Dunno. I have been sick a couple of times this week. I have been pretty good with my eating, no crap like crisps or biscuits or wine...
trying to remember my food for the week is hard. Yesterday I made ratatouille and rice for lunch, and in then evening we had fish and chips. I had 1/4 piece of cod, 6 chips, 1/2 sausage and 1/2 fish cake. I was actually full about 10 mins into the meal, but it was so yummy I cheated a little and followed every mouthful with a little sip of orange juice so that it made it wetter and would slip down. I know that's REALLY naughty, and I wont do it again, but it proves to me that I have restriction, and more than I did before Sunday's fill! I think I do have the restriction just about right now. I am gonna try and stop freaking that I haven't, because I honestly think I am about right. I am still 0.2ml below my highest fill level, so I think this could be about it, as I don't want to go back to where I was before!

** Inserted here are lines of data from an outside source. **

<file path="src/rtl/rx_serie_paralelo_if.sv">
// Serial lane bundle between a parallel-to-serial transmitter and the rx_serie_paralelo receiver.
// master: the side that drives the serial bit and consumes recovered bytes; slave: the receiver.
interface rx_serie_paralelo_if;
    logic       data_in;
    logic [7:0] data_out;
    logic       valid_out;
    logic       active;

    modport master (
        output data_in,
        input  data_out,
        input  valid_out,
        input  active
    );

    modport slave (
        input  data_in,
        output data_out,
        output valid_out,
        output active
    );
endinterface

</file>
<file path="src/rtl/rx_serie_paralelo.sv">
// Serial-to-parallel lane receiver: comma hunt, lock after LOCK_COUNT aligned commas, payload delivery.
// Optional byte-period watchdog that drops lock after WDT_BYTES non-comma bytes: macro RX_BC_WATCHDOG_EN.
module rx_serie_paralelo #(
    parameter logic [7:0] COMMA      = 8'hBC,
    parameter int         LOCK_COUNT = 4
`ifdef RX_BC_WATCHDOG_EN
    ,
    parameter int         WDT_BYTES  = 64
`endif
) (
    input  logic               clk_8f,
    input  logic               reset,
    rx_serie_paralelo_if.slave bus
);

    typedef enum logic [1:0] {
        SEARCH = 2'd0,
        ALIGN  = 2'd1,
        ACTIVE = 2'd2
    } state_t;

    localparam int BC_W = $clog2(LOCK_COUNT + 1);
`ifdef RX_BC_WATCHDOG_EN
    localparam int WDT_W = $clog2(WDT_BYTES + 1);
`endif

    // Only seven bits of history feed the candidate byte; the eighth is the live input.
    logic [6:0]      sr_r;
    logic [2:0]      bit_cnt_r;
    logic [BC_W-1:0] bc_cnt_r;
    state_t          state_r;
    logic [7:0]      data_r;
    logic            valid_r;
    logic            active_r;
`ifdef RX_BC_WATCHDOG_EN
    logic [WDT_W-1:0] wdt_cnt_r;
`endif

    logic [7:0] nb_s;
    logic       comma_s;
    logic       boundary_s;

    assign nb_s       = {sr_r, bus.data_in};
    assign comma_s    = (nb_s == COMMA);
    assign boundary_s = (bit_cnt_r == 3'd7);

    assign bus.data_out  = data_r;
    assign bus.valid_out = valid_r;
    assign bus.active    = active_r;

    // Shift register, alignment FSM and registered outputs.
    always_ff @(posedge clk_8f) begin
        if (reset) begin
            sr_r      <= 7'd0;
            bit_cnt_r <= 3'd0;
            bc_cnt_r  <= {BC_W{1'b0}};
            state_r   <= SEARCH;
            data_r    <= 8'h00;
            valid_r   <= 1'b0;
            active_r  <= 1'b0;
`ifdef RX_BC_WATCHDOG_EN
            wdt_cnt_r <= {WDT_W{1'b0}};
`endif
        end else begin
            sr_r <= nb_s[6:0];
            case (state_r)
                SEARCH: begin
                    bit_cnt_r <= 3'd0;
                    if (comma_s) begin
                        bc_cnt_r <= BC_W'(1);
                        state_r  <= ALIGN;
                    end else begin
                        bc_cnt_r <= {BC_W{1'b0}};
                        state_r  <= SEARCH;
                    end
                end

                ALIGN: begin
                    bit_cnt_r <= bit_cnt_r + 3'd1;
                    if (boundary_s) begin
                        if (comma_s) begin
                            bc_cnt_r <= bc_cnt_r + BC_W'(1);
                            if (bc_cnt_r == BC_W'(LOCK_COUNT - 1)) begin
                                state_r  <= ACTIVE;
                                active_r <= 1'b1;
`ifdef RX_BC_WATCHDOG_EN
                                wdt_cnt_r <= {WDT_W{1'b0}};
`endif
                            end else begin
                                state_r <= ALIGN;
                            end
                        end else begin
                            bc_cnt_r <= {BC_W{1'b0}};
                            state_r  <= SEARCH;
                        end
                    end else begin
                        state_r <= ALIGN;
                    end
                end

                ACTIVE: begin
                    bit_cnt_r <= bit_cnt_r + 3'd1;
                    if (boundary_s) begin
                        if (comma_s) begin
                            // Idle byte: drop valid, keep the last payload on data_out.
                            valid_r <= 1'b0;
`ifdef RX_BC_WATCHDOG_EN
                            wdt_cnt_r <= {WDT_W{1'b0}};
`endif
                        end
`ifdef RX_BC_WATCHDOG_EN
                        else if (wdt_cnt_r == WDT_W'(WDT_BYTES - 1)) begin
                            state_r   <= SEARCH;
                            active_r  <= 1'b0;
                            valid_r   <= 1'b0;
                            data_r    <= 8'h00;
                            bc_cnt_r  <= {BC_W{1'b0}};
                            wdt_cnt_r <= {WDT_W{1'b0}};
                        end
`endif
                        else begin
                            data_r  <= nb_s;
                            valid_r <= 1'b1;
`ifdef RX_BC_WATCHDOG_EN
                            wdt_cnt_r <= wdt_cnt_r + WDT_W'(1);
`endif
                        end
                    end else begin
                        state_r <= ACTIVE;
                    end
                end

                default: begin
                    bit_cnt_r <= 3'd0;
                    bc_cnt_r  <= {BC_W{1'b0}};
                    state_r   <= SEARCH;
                    data_r    <= 8'h00;
                    valid_r   <= 1'b0;
                    active_r  <= 1'b0;
                end
            endcase
        end
    end

endmodule

</file>
<file path="src/flat_wrapper.sv">
// flat-port wrapper written by rule: the top's interface ports become plain ports
module rx_serie_paralelo_flat 
#(
    parameter logic [7:0] COMMA      = 8'hBC,
    parameter int         LOCK_COUNT = 4

)
  (clk_8f, reset, bus_data_in, bus_data_out, bus_valid_out, bus_active);
  rx_serie_paralelo_if bus_i ();
  input  logic clk_8f;
  input  logic reset;
  input wire logic [$bits(bus_i.data_in)-1:0] bus_data_in;
  output wire logic [$bits(bus_i.data_out)-1:0] bus_data_out;
  output wire logic [$bits(bus_i.valid_out)-1:0] bus_valid_out;
  output wire logic [$bits(bus_i.active)-1:0] bus_active;
  assign bus_i.data_in = bus_data_in;
  assign bus_data_out = bus_i.data_out;
  assign bus_valid_out = bus_i.valid_out;
  assign bus_active = bus_i.active;
  rx_serie_paralelo #(.COMMA(COMMA), .LOCK_COUNT(LOCK_COUNT)) u_core (.clk_8f(clk_8f), .reset(reset), .bus(bus_i));
endmodule
</file>
<file path="config.mk">
export PLATFORM = sky130hd
export DESIGN_NAME = rx_serie_paralelo_flat
export DESIGN_NICKNAME = d
export VERILOG_FILES = /design/src/rtl/rx_serie_paralelo_if.sv /design/src/rtl/rx_serie_paralelo.sv /design/src/flat_wrapper.sv
export SDC_FILE = /design/constraint.sdc
export NUM_CORES = 1
export LEC_CHECK = 0
export BUFFER_PORTS_ARGS = -buffer_cell sky130_fd_sc_hd__buf_2
export CAP_MARGIN = 20
export CORE_MARGIN = 2
export CORE_UTILIZATION = 40
export CTS_CLUSTER_SIZE = 24
export DETAILED_ROUTE_END_ITERATION = 8
export REMOVE_ABC_BUFFERS = 1
export SLEW_MARGIN = 10
export SYNTH_ARGS = -nofsm -noshare
export SYNTH_HDL_FRONTEND = slang
export SYNTH_SLANG_ARGS = --single-unit
</file>
<file path="constraint.sdc">
create_clock -name clk_8f -period 3.1 [get_ports clk_8f]
set_clock_uncertainty 0.1 [all_clocks]
set_input_delay 0.62 -clock clk_8f [delete_from_list [all_inputs] [get_ports clk_8f]]
set_output_delay 0.62 -clock clk_8f [all_outputs]
set_load 0.05 [all_outputs]
</file>
==> results of run 1 <==
==> layout by cell type (no fill, tap or decap), types with 2 or more instances in the layout <==
master,count
a21oi_1,6
a22o_1,8
a31oi_1,2
and3b_1,2
buf_2,12
clkbuf_4,3
dfxtp_1,25
ha_1,8
inv_1,5
nand2_1,6
nor2_1,3
nor2b_1,8
nor3_1,3
==> stage by stage <==
stage / util / worst slack (ns) / hold WS [ns]
finish: 0.463 / 1.02 / 0.348
global route: 0.463 / 0.850 / 0.394
CTS: 0.463 / 1.01 / 0.346
detailed placement: 0.451 / 0.993 / 0.326
global placement: 0.451 / 0.977 / 0.314
floorplan: - / 1.24 / 0.302
==> worst register-to-register path: stages (launching register included) <==
cell and delay [ns]:
dfxtp_1 0.39, inv_1 0.09, ha_1 0.29, or3_1 0.47, nor4b_4 0.47, a22o_1 0.23
==> worst paths after layout <==
kind	from	endpoint	slack, ns	depth (start not counted)
setup / recovery	u_core.state_r[1]	u_core.bus.data_out[1]	1.02	5
hold / removal	u_core.bit_cnt_r[0]	u_core.bit_cnt_r[0]	0.35	1
setup reg to reg	u_core.state_r[1]	u_core.bus.data_out[1]	1.02	5
hold reg to reg	u_core.bit_cnt_r[0]	u_core.bit_cnt_r[0]	0.35	1
==> metal layers <==
layer / wire length [µm] / vias up / global-route usage / part of all wire
li1: - / 359 / - / -
met1: 889 / 316 / 0.182 / 0.52
met2: 742 / 10 / 0.205 / 0.43
met3: 74 / 0 / 0.0574 / 0.043
met4: 0 / 0 / 0.0250 / 0
met5: 0 / - / 0 / 0
==> layout make-up <==
type,count,area [µm²],area share
timing repair buffer,12,60.1,0.0528
multi-input combinational,60,489,0.430
clock inverter,1,8.76,0.00770
inverter,5,18.8,0.0165
sequential,25,500,0.440
clock buffer,3,22.5,0.0198
tap,30,37.5,0.0330
==> registers in the layout (all words and copies together), names as in the netlist <==
name,flops
u_core.bit_cnt_r,3
u_core.state_r,2
u_core.bus.active,1
u_core.sr_r,7
u_core.bc_cnt_r,3
u_core.bus.valid_out,1
u_core.bus.data_out,8
==> cell families after synthesis <==
logic type / after synthesis / share of synthesized area
buf+inv: 8 / 0.0294
fa+ha+maj: 8 / 0.0982
simple gates: 31 / 0.226
compound gates: 21 / 0.156
flops: 25 / 0.491
==> cell usage after synthesis, types with 2 or more instances <==
cell | number | area [µm²]
ha_1 | 8 | 100
a31oi_1 | 2 | 12.5
nor2b_1 | 8 | 50.1
nand2_1 | 6 | 22.5
a21oi_1 | 6 | 30.0
and3b_1 | 2 | 17.5
nor2_1 | 3 | 11.3
inv_1 | 5 | 18.8
clkbuf_1 | 3 | 11.3
a22o_1 | 8 | 70.1
dfxtp_1 | 25 | 500
nor3_1 | 3 | 15.0
==> power breakdown <==
group	total, mW	switching [mW]	internal [mW]
sequential	0.325	0.00206	0.323
combinational	0.0105	0.00726	0.00326
clock	0.155	0.103	0.0525
==> impl_metrics.csv, run 1 <==
group,metric,value,unit
outcome,status,"finished, final reports clean",
sta,rsz0062_at_grt,"false",
routing,drt_iter0_drc,12,
floorplanning,initial_utilization,0.415,
clock_tree,postCtsHoldBufs,0,
worst_setup_path,critPathRequiredTime,3.28,ns
power_and_ir_drop,fin_total_pwr,0.491,mW
flow_run,maxCapViolCount,0,
placement,dp_hpwl,1240,µm
floorplanning,fp.dieW,54.5,µm
floorplanning,pin_count,13,
sta,hold_viol_final,0,
cells_and_area,num-fill-cells,235,
cells_and_area,drive_gt1_frac,0.189,
routing,drt-total-wl,1710,µm
global_routing,grt_pass1_wl,2880,µm
global_routing,grt_max_degree,19,
sta,maxSlewViolCount,0,
clock_tree,cts_root_buffer,"clkbuf_4",
clock_tree,numCtsBuffers,3,
hold_path,hold_class,"flop to flop",
synthesis,synth_edf_count,0,
routing,drt_pre_antenna_iters,4,
worst_setup_path,crit_slowest_cell,"or3_1",
worst_setup_path,cp_max_fo,10,
sta,setup_violations,0,
global_routing,gr-total-overflow,0,
sta,min_period,2.08,ns
cells_and_area,stdcell_count,136,
routing,drc_errors,0,
worst_setup_path,cp_cell_sequence,"inv_1, ha_1, or3_1, nor4b_4, a22o_1",
sta,maxSlewHeadroom,0.648,
synthesis,synth-async-reset-ratio,0,
floorplanning,die_h,54.5,µm
floorplanning,core,2450,µm²
cells_and_area,fin_area,1140,µm²
routing,ant_nets,0,
worst_setup_path,arrival,2.27,ns
placement,post_dp_cell_area,1110,µm²
worst_setup_path,startpoint_type,"flop",
sta,worst_pin_slew,0.523,ns
power_and_ir_drop,p_leak,0.507,nW
sta,fin_crit_sh,0.672,
worst_setup_path,worstSetupPathType,"flop to flop",
synthesis,yosys_warnings,0,
cells_and_area,area_growth,11.5,%
clock_tree,postCtsSetupBuffers,0,
clock_tree,cts_max_level,1,
worst_setup_path,crit_family,"simple AND/OR/NAND/NOR gates",
synthesis,yosys.cell_types.count,26,
worst_setup_path,path_buf_inv,1,
synthesis,netlist_area,1020,µm²
floorplanning,rows,18,
routing,routed_via_density,5.04,
global_routing,track_usage,0.136,
placement,io_buffers,12,
sta,fmax,480,MHz
power_and_ir_drop,p_per_area,432,nW/µm²
synthesis,yosysSeqAreaShare,0.491,
global_routing,grt_pass1_vias,635,
power_and_ir_drop,irDropWorstVdd,0.373,mV
clock_tree,clock_sinks,25,
clock_tree,cts_resized,0,
global_routing,antenna_found_initial,0,
clock_tree,clk_latency,0.33,ns
cells_and_area,nNetsFinal,118,
placement,place.gp.congestion,0.834,
synthesis,syn_avg_cell_area,11.0,µm²
routing,vias,685,
worst_setup_path,cpPeakStageDelay,0.47,ns
clock_tree,cts_tree,"built",
clock_tree,clk_pin_slew,0.15,ns
placement,placed_cells,132,
worst_setup_path,endpoint_kind,"flop",
sta,fin_tns_setup,0,ns
clock_tree,cts_buffer_depth,2,
routing,wl_per_cell,12.5,µm
synthesis,synth-seq-cells,25,
synthesis,synthFlopType,"dfxtp_1",
synthesis,synthesis.instances,93,
floorplanning,die-area,2970,µm²
cells_and_area,antenna_cells,0,
No activity file was read; power rests on OpenSTA's default activity.
==> run 2: changes to the inputs <==
--- a/config.mk
+++ b/config.mk
@@ -5,6 +5,7 @@
 export SDC_FILE = /design/constraint.sdc
 export NUM_CORES = 1
 export LEC_CHECK = 0
+export ABC_AREA = 1
 export BUFFER_PORTS_ARGS = -buffer_cell sky130_fd_sc_hd__buf_2
 export CAP_MARGIN = 20
 export CORE_MARGIN = 2
==> constraint.sdc (replaced) <==
create_clock -name clk_8f -period 2.14 [get_ports clk_8f]
set_clock_uncertainty 0.1 [all_clocks]
set_input_delay 0.428 -clock clk_8f [delete_from_list [all_inputs] [get_ports clk_8f]]
set_output_delay 0.428 -clock clk_8f [all_outputs]
set_load 0.05 [all_outputs]
==> impl_metrics.csv, run 2 <==
group,metric,value,unit
worst_setup_path,endpoint_kind,"flop",
sta,worst_pin_slew,0.267,ns
floorplanning,die-area,3270,µm²
synthesis,yosys-top-cells-area,"dfxtp_1 (44%), nand2_1 (9.0%), ha_1 (8.8%), inv_1 (5.3%), nand3_1 (4.4%)",
floorplanning,rows,19,
floorplanning,initial_utilization,0.417,
routing,ant_nets,0,
synthesis,yosys_warnings,0,
worst_setup_path,crit_slowest_cell,"dfxtp_1",
power_and_ir_drop,p_per_area,563,nW/µm²
cells_and_area,area_growth,9.96,%
clock_tree,postCtsSetupBuffers,0,
synthesis,synth-async-reset-ratio,0,
routing,wl_per_cell,10.3,µm
synthesis,yosysSeqAreaShare,0.442,
global_routing,antenna_found_initial,0,
synthesis,synthAdderAreaFrac,0.0885,
sta,maxSlewViolCount,0,
worst_setup_path,cp_max_fo,7,
clock_tree,cts_tree,"built",
cells_and_area,antenna_cells,0,
synthesis,synthFlopType,"dfxtp_1",
floorplanning,core,2710,µm²
synthesis,yosys.area_share.xor_xnor,0,
routing,drt_iter0_drc,14,
global_routing,gr-total-overflow,0,
placement,post_dp_cell_area,1210,µm²
synthesis,synth-seq-cells,25,
cells_and_area,nNetsFinal,166,
global_routing,grt_max_degree,16,
synthesis,syn_avg_cell_area,8.08,µm²
power_and_ir_drop,switching_power,0.156,mW
placement,place.gp.congestion,0.848,
synthesis,synth_top_area_share,0.442,
floorplanning,fp.dieW,57.2,µm
sta,rsz0062_at_grt,"false",
clock_tree,cts_buffer_depth,2,
sta,min_period,1.57,ns
clock_tree,postCtsHoldBufs,0,
clock_tree,cts_root_buffer,"clkbuf_4",
sta,fin_tns_setup,0,ns
worst_setup_path,worstSetupPathType,"flop to flop",
synthesis,synth_top_family_by_area,"simple AND/OR/NAND/NOR gates",
placement,io_buffers,12,
worst_setup_path,cp_cell_sequence,"inv_1, ha_1, inv_2, nand2_4, nor2_4, nand2_2, nor2_4, nand2_1, nand2_1",
global_routing,grt_pass1_wl,3370,µm
worst_setup_path,startpoint_type,"flop",
routing,drc_errors,0,
synthesis,muxShareOfSynthArea,0,
sta,fin_crit_sh,0.735,
cells_and_area,layout_commonest_cell,"nand2_1",
cells_and_area,largest_reg_flops,8,
hold_path,hold_depth,3,
worst_setup_path,worst_r2r_path_depth,9,
synthesis,yosys.cell_types.count,21,
synthesis,yosys.area.top_type,"dfxtp_1",
routing,drt_pre_antenna_iters,4,
sta,hold_viol_final,0,
power_and_ir_drop,p_leak,0.572,nW
synthesis,netlist_area,1130,µm²
global_routing,track_usage,0.130,
cells_and_area,final_cell_mix,"nand2_1 (27), dfxtp_1 (25), inv_1 (16)",
outcome,status,"finished, final reports clean",
power_and_ir_drop,power_frac_seq,0.671,
sta,maxSlewHeadroom,0.822,
floorplanning,die_h,57.2,µm
floorplanning,pin_count,13,
global_routing,grt_pass1_vias,803,
flow_run,maxCapViolCount,0,
clock_tree,cts_max_level,1,
clock_tree,cts_resized,0,
synthesis,synth_compound_area_frac,0.104,
synthesis,synthesis.instances,140,
clock_tree,clk_latency,0.32,ns
synthesis,synth_most_common_cell,"nand2_1",
routing,routed_via_density,4.61,
routing,drt-total-wl,1910,µm
clock_tree,clk_pin_slew,0.14,ns
clock_tree,clock_sinks,25,
cells_and_area,drive_gt1_frac,0.240,
hold_path,hold_class,"input pin to flop",
synthesis,synth_edf_count,0,
power_and_ir_drop,intPower,0.544,mW
power_and_ir_drop,comb_power_share,0.024,
routing,vias,852,
placement,dp_hpwl,1490,µm
power_and_ir_drop,p_sw_frac,0.223,
synthesis,synth-simple-area-share,0.274,
sta,fmax,636,MHz
power_and_ir_drop,irDropWorstVdd,0.411,mV
worst_setup_path,critPathRequiredTime,2.31,ns
power_and_ir_drop,fin_total_pwr,0.700,mW
synthesis,netlist_top_cells_count,"nand2_1 (27), dfxtp_1 (25), inv_1 (16)",
worst_setup_path,cpPeakStageDelay,0.43,ns
cells_and_area,fin_area,1240,µm²
power_and_ir_drop,clockPowerShare,0.305,
worst_setup_path,arrival,1.75,ns
clock_tree,numCtsBuffers,3,
sta,setup_violations,0,
[run 2: final timing paths]
kind,start,to,slack [ns]
max,u_core.state_r[1],u_core.bus.data_out[6],0.57
min,bus_data_in,u_core.sr_r[0],0.26
max reg2reg,u_core.state_r[1],u_core.bus.data_out[6],0.57
min reg2reg,u_core.bit_cnt_r[0],u_core.bit_cnt_r[0],0.34
[run 2: layout make-up]
cell class              instances  area [µm²]
fillers                       289        1470
flip-flops and latches         25         500
clock inverters                 1        7.51
clock buffers                   3        22.5
inverters                      23        86.3
well taps                      31        38.8
repair buffers                 12        60.1
multi-input cells              90         528
[run 2: power groups by stage]
stage	Combinational [mW]	Clock, mW	Sequential, mW
CTS	0.0170	0.230	0.470
global route	0.0192	0.242	0.470
global placement	0.0169	0	0.480
detailed placement	0.0170	0	0.480
floorplan	0.00989	0	0.480
finish	0.0168	0.214	0.470
[run 2: cell families (layout without fill, tap and decap cells)]
logic type	Yosys count	after routing
AO/OA/AOI/OAI	19	19
flip-flops	25	25
buffers and inverters	25	39
adder cells (fa/ha/maj)	8	8
AND/OR/NAND/NOR	63	63
[run 2: metal layers]
layer / up-vias / global-route usage / part of all wire
met5: - / 0 / 0
met4: 0 / 0.0399 / 0.0089
li1: 466 / - / -
met1: 373 / 0.163 / 0.49
met3: 2 / 0.0431 / 0.034
met2: 11 / 0.213 / 0.46
[run 2: critical path, delay by kind of cell (launching register included)]
family,cells,cell delay (ns)
fa+ha+maj,1,0.22
simple gates,6,0.56
buf+inv,2,0.22
flops,1,0.43
[run 2: metrics by stage]
stage                     setup WS [ns]  hold slack (ns)  utilization  std cells
final                             0.568            0.257        0.459        185
after floorplan                   0.760            0.299            -        138
after global routing              0.437            0.251        0.459        185
after detailed placement          0.603            0.323        0.448        181
after CTS                         0.554            0.238        0.459        185
after global placement            0.656            0.307        0.448        181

After yesterdays dinner I felt horrid. I felt really bloated and awful. I lay in bed and I actually had tummy pain like I needed an alka seltzer, so that kind of food is just not doing it for me. So its back to meat and 3 veg again. I am not even going shopping tomorrow because I physically cannot get anything more in my cupboards or freezer. Its got to the point where I am going to the supermarket out of habit rather than necessity, so I am going to make what I can out of what we have for a week or so.
Tuesday! I remember now, I made purple sprouting soup followed by roast duck and green vegetables. I was sick after this meal.
Today, I don't know. it will have to be an oven job because of the schedule for today, and everyone will eat much earlier than me. I think I will make a quiche and salad. Easy peasy, and they can serve themselves then.
So that's just about it. I am taking Steven to the vet in half an hour to get his mini pom poms removed as he has taken to peeing on beds and washing and starting all that territorial 'Man Cat' rubbish. Hes a little young, but I just cant have cat pee on beds. NO NO NO.
My scales have run out of battery so I have no idea how I am doing since Sunday, and I am not going to worry until Sunday to get a good reading, so there we go. Over and out.
Post Script
After reading through this to check for errors, it has flagged up to me that I keep trying to PROVE the band. This has lead to my dawning realisation that if I keep trying to prove the band, I am over eating and therefore not going to lose weight. I can PROVE the band is ok by just eating normally and seeing the weight drop off. I have no idea why this hasn't dawned on me before, but now it has.
Resolution: I am gonna eat normally and prove my restriction is right by my weight loss, rather than keep eating until I feel I need to be sick. That's just plain madness!